Hilmar,
You're a fan of LOD who sees a number of use cases where deep domain ontologies play a crucial role. So am I. Our differences are irreconcilable!
If we're arguing, it could be because we differ on what those use cases are, and, generally, how to charecterize them. My sense, in regards the ontologies recommended by the GBIF KOS report:
Darwin Core: As I've been arguing, I would't get too carried away here.
SDD: This is a great example of a good match for description logics. SDD expressed as OWL2-DL *could* be a path towards robust polyclave keys, which (I believe) have long been a goal not just for citizen science, but for field identification in general. I stress "could" above, because I'm a little surprised it hasn't happened yet. There was movement in that direction at least as far back as 2005 [http://dcpapers.dublincore.org/ojs/pubs/article/viewFile/808/804], and I heard the idea discussed back at the Montpellier VoCamp. I don't know if lack of progress here is because of lack of funding, or because the problem is a lot harder that it at first appears. I'd love to see a concerted effort in this direction, starting modestly, focusing on a small taxonomic group for which there is already a lot of SDD instance data. (This would, IMHO, make a strong funding proposal.)
Taxonomic treatments: I don't know a lot about this, but, as I previously indicated, I think that ontolgies for the artifacts of human behaviour should be less constrained than ontologies for the natural world.
SPM: We're mostly talking here about the resources that humans want and expect in a species description.
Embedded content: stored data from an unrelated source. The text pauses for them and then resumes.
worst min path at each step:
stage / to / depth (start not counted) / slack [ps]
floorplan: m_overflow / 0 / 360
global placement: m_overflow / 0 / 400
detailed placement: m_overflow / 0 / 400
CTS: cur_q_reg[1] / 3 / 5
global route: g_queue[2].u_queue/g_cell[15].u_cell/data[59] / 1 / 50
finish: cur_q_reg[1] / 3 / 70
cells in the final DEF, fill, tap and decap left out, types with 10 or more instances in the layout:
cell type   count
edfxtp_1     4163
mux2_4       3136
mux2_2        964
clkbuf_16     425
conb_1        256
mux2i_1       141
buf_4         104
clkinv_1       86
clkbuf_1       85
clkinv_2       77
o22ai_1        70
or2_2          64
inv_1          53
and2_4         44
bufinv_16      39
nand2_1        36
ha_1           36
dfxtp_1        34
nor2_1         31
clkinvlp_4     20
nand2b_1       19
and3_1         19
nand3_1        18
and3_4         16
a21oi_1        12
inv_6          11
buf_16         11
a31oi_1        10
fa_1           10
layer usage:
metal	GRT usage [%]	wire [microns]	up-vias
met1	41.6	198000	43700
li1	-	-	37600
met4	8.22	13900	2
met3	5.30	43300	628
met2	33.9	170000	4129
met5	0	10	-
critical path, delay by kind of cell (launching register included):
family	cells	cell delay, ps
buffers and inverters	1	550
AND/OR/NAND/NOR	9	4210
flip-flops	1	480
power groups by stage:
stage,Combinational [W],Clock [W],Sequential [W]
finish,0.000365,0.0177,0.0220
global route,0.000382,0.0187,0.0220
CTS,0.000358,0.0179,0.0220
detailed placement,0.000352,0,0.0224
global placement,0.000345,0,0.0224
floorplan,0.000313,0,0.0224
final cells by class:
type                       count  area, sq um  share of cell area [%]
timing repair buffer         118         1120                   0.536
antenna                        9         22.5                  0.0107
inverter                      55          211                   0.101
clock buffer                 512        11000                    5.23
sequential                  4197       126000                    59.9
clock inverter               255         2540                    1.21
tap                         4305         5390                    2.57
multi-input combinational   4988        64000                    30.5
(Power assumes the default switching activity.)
--- src/rtl/assert_macros.svh ---
// Assertion helpers shared by the RTL.
// Each macro takes a label, a clock, a property body and a message;
// ASSERT_PROP also takes an active-low reset that disables the check.
`ifndef ASSERT_MACROS_SVH
`define ASSERT_MACROS_SVH
`ifndef NO_ASSERTIONS
`define ASSERT_PROP(lbl, clk_s, rstn_s, prop, msg) \
	lbl: assert property (@(posedge clk_s) disable iff (!rstn_s) prop) else $error(msg);
`define ASSERT_ALWAYS(lbl, clk_s, prop, msg) \
	lbl: assert property (@(posedge clk_s) prop) else $error(msg);
`else
`define ASSERT_PROP(lbl, clk_s, rstn_s, prop, msg)
`define ASSERT_ALWAYS(lbl, clk_s, prop, msg)
`endif
`endif

--- src/rtl/eolnrm_pkg.sv ---
package eolnrm_pkg;

	// character codes
	localparam logic [7:0] CH_LF = 8'h0A;
	localparam logic [7:0] CH_CR = 8'h0D;

	typedef logic [1:0] eol_kind_t;

	// detected line-ending styles
	localparam eol_kind_t STYLE_UNKNOWN = 2'd0;
	localparam eol_kind_t STYLE_LF      = 2'd1;
	localparam eol_kind_t STYLE_CRLF    = 2'd2;
	localparam eol_kind_t STYLE_CR      = 2'd3;

	// translate enable after reset
	localparam logic TRANSLATE_RESET = 1'b1;

	typedef struct packed {
		logic [7:0] in_byte;
		logic       end_of_stream;
	} in_item_t;

	typedef struct packed {
		logic       out_valid;
		logic [7:0] out_byte;
		eol_kind_t  eol_kind;
		logic       style_inconsistent;
	} out_item_t;

endpackage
This should be straightforward.
Moving beyond the report to charcterizing the ontological needs of general use cases:
DATA INTEGRATION: Recourse to upper level ontologies for data integration have so far proved to be of limited utility. Can anyone point me to examples of this approach working for anything other than contrived examples, or narrow domain areas? Maybe OBOE will be the first to succeed.
DISCOVERING NEW KNOWLEDGE (as envisioned by Einstein and the Queen in last year's KR classic, http://www.xtranormal.com/watch/7471601/): This is one of the most potentially exciting areas of the semantic web, and has been for ten years. Consider two approaches to answering the query "Find occurrences of invasive species."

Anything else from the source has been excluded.